- _The task_: Only the lines below between the ones containing "export ABC_AREA = 1" and "set_input_delay 0.31 -clock", inclusive, are to be reproduced, each exactly as it stands.

Entries provided: Begin

File: config.mk
export PLATFORM = sky130hd
export DESIGN_NAME = uart_tx_drain
export DESIGN_NICKNAME = d
export VERILOG_FILES = /design/src/rtl/uart_tx_drain.sv
export SDC_FILE = /design/constraint.sdc
export NUM_CORES = 1
export LEC_CHECK = 0
export ABC_AREA = 1
export CAP_MARGIN = 20
export CORE_AREA = 10 10 59 73
export DETAILED_ROUTE_END_ITERATION = 6
export DIE_AREA = 0 0 69 83
export PLACE_DENSITY = 0.74
export SLEW_MARGIN = 20
export SYNTH_ARGS = -nofsm -noshare
export SYNTH_HDL_FRONTEND = slang
export SYNTH_SLANG_ARGS = --single-unit
File: constraint.sdc
create_clock -name clk -period 1.55 [get_ports clk]
set_input_delay 0.31 -clock clk [delete_from_list [all_inputs] [get_ports clk]]
set_output_delay 0.31 -clock clk [all_outputs]
set_load 0.005 [all_outputs]
File: src/rtl/uart_tx_drain.sv
// -----------------------------------------------------------------------------
// uart_tx_drain
//
// Drains a byte FIFO onto a UART serial line using 8N1 framing: one start
// bit (low), eight data bits sent LSB first, one stop bit (high). Each bit
// is held for CLK_PER_BIT clock cycles.
//
// The FIFO is assumed to have a registered (BRAM-style) read port: the head
// byte on fifo_read_data is only trustworthy one full cycle after
// fifo_read_ready rises or after the previous pop. A one-cycle WAIT state
// gives it that settling time before FETCH samples it and pops.
//
// Per byte the sequence is
//   IDLE -> WAIT -> FETCH -> START -> DATA x8 -> STOP -> IDLE
// which makes a frame exactly 10*CLK_PER_BIT cycles long, with three extra
// high cycles (IDLE, WAIT, FETCH) between back-to-back frames.
//
// Parameters
//   CLK_PER_BIT     clk cycles per UART bit, legal range 2..65535
//                   (default 868 = 100 MHz / 115200 baud)
//   DATA_BITWIDTH   byte width read from the FIFO; 8 for 8N1 framing
//
// Ports
//   clk               single clock, all state changes on its rising edge
//   reset_n           asynchronous active-low reset
//   fifo_read_ready   FIFO non-empty flag
//   fifo_read_data    FIFO head byte (registered read port)
//   fifo_read_enable  one-cycle pop strobe, high only during FETCH
//   txd               UART serial output, idle high
//   busy              high whenever a byte is being fetched or serialized
// -----------------------------------------------------------------------------
module uart_tx_drain #(
    parameter int CLK_PER_BIT   = 868,
    parameter int DATA_BITWIDTH = 8
) (
    input  logic                     clk,
    input  logic                     reset_n,
    input  logic                     fifo_read_ready,
    input  logic [DATA_BITWIDTH-1:0] fifo_read_data,
    output logic                     fifo_read_enable,
    output logic                     txd,
    output logic                     busy
);

    // Baud counter just wide enough for 0..CLK_PER_BIT-1; it is cleared on
    // every bit boundary so it can never wrap in the middle of a bit.
    localparam int CNT_W = $clog2(CLK_PER_BIT);
    localparam int IDX_W = $clog2(DATA_BITWIDTH);

    localparam logic [CNT_W-1:0] CNT_LAST = CNT_W'(CLK_PER_BIT - 1);
    localparam logic [IDX_W-1:0] IDX_LAST = IDX_W'(DATA_BITWIDTH - 1);

    typedef enum logic [2:0] {
        IDLE,
        WAIT,
        FETCH,
        START,
        DATA,
        STOP
    } state_e;

    // -------------------------------------------------------------------------
    // State and output registers
    // -------------------------------------------------------------------------
    state_e                   state_q, state_d;
    logic [CNT_W-1:0]         baud_q, baud_d;
    logic [IDX_W-1:0]         idx_q, idx_d;
    logic [DATA_BITWIDTH-1:0] shift_q, shift_d;

    logic txd_q, txd_d;
    logic rd_en_q, rd_en_d;
    logic busy_q, busy_d;

    logic bit_done;

    // Last cycle of the current START, DATA or STOP bit.
    assign bit_done = (baud_q == CNT_LAST);

    // -------------------------------------------------------------------------
    // Next-state logic
    // -------------------------------------------------------------------------
    always_comb begin
        // NOTE: every _d starts from its held value so no path through the
        // case statement can leave a signal unassigned and infer a latch.
        state_d = state_q;
        baud_d  = baud_q;
        idx_d   = idx_q;
        shift_d = shift_q;

        unique case (state_q)
            IDLE: begin
                if (fifo_read_ready) begin
                    state_d = WAIT;
                end
            end

            // Gives the registered FIFO read port one full cycle to present
            // the head byte before it is sampled.
            WAIT: begin
                state_d = FETCH;
            end

            // The only cycle in which fifo_read_data is looked at.
            FETCH: begin
                shift_d = fifo_read_data;
                baud_d  = '0;
                idx_d   = '0;
                state_d = START;
            end

            START: begin
                if (bit_done) begin
                    baud_d  = '0;
                    state_d = DATA;
                end else begin
                    baud_d = baud_q + CNT_W'(1);
                end
            end

            // Bit 0 of the shift register is always the bit on the line;
            // shifting right at each boundary exposes the next one (LSB first).
            DATA: begin
                if (bit_done) begin
                    baud_d  = '0;
                    shift_d = shift_q >> 1;
                    if (idx_q == IDX_LAST) begin
                        state_d = STOP;
                    end else begin
                        idx_d = idx_q + IDX_W'(1);
                    end
                end else begin
                    baud_d = baud_q + CNT_W'(1);
                end
            end

            STOP: begin
                if (bit_done) begin
                    baud_d  = '0;
                    state_d = IDLE;
                end else begin
                    baud_d = baud_q + CNT_W'(1);
                end
            end

            default: begin
                state_d = IDLE;
            end
        endcase
    end

    // Outputs are decoded from the next state so that, once registered, they
    // line up exactly with the state they belong to.
    always_comb begin
        txd_d = 1'b1;
        case (state_d)
            START:   txd_d = 1'b0;
            DATA:    txd_d = shift_d[0];
            default: txd_d = 1'b1;
        endcase
    end

    assign rd_en_d = (state_d == FETCH);
    assign busy_d  = (state_d != IDLE);

    // -------------------------------------------------------------------------
    // Registers
    // -------------------------------------------------------------------------
    always_ff @(posedge clk or negedge reset_n) begin
        // NOTE: the shift register and counters are reset along with the
        // state so an aborted frame leaves nothing behind for the next byte.
        if (!reset_n) begin
            state_q <= IDLE;
            baud_q  <= '0;
            idx_q   <= '0;
            shift_q <= '0;
            txd_q   <= 1'b1;
            rd_en_q <= 1'b0;
            busy_q  <= 1'b0;
        end else begin
            // NOTE: non-blocking assignments so every register samples the
            // values from before this edge, independent of statement order.
            state_q <= state_d;
            baud_q  <= baud_d;
            idx_q   <= idx_d;
            shift_q <= shift_d;
            txd_q   <= txd_d;
            rd_en_q <= rd_en_d;
            busy_q  <= busy_d;
        end
    end

    assign txd              = txd_q;
    assign fifo_read_enable = rd_en_q;
    assign busy             = busy_q;

    // -------------------------------------------------------------------------
    // Protocol properties
    // -------------------------------------------------------------------------
    // The pop strobe is a single-cycle pulse.
    a_single_pop: assert property (
        @(posedge clk) disable iff (!reset_n)
        fifo_read_enable |=> !fifo_read_enable
    );

    // A pop only happens while a byte is being handled.
    a_pop_when_busy: assert property (
        @(posedge clk) disable iff (!reset_n)
        fifo_read_enable |-> busy
    );

    // The line is idle high whenever nothing is in progress.
    a_idle_high: assert property (
        @(posedge clk) disable iff (!reset_n)
        !busy |-> txd
    );

endmodule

Entries provided: End

- _Result of this exercise_:
export ABC_AREA = 1
export CAP_MARGIN = 20
export CORE_AREA = 10 10 59 73
export DETAILED_ROUTE_END_ITERATION = 6
export DIE_AREA = 0 0 69 83
export PLACE_DENSITY = 0.74
export SLEW_MARGIN = 20
export SYNTH_ARGS = -nofsm -noshare
export SYNTH_HDL_FRONTEND = slang
export SYNTH_SLANG_ARGS = --single-unit
File: constraint.sdc
create_clock -name clk -period 1.55 [get_ports clk]
set_input_delay 0.31 -clock clk [delete_from_list [all_inputs] [get_ports clk]]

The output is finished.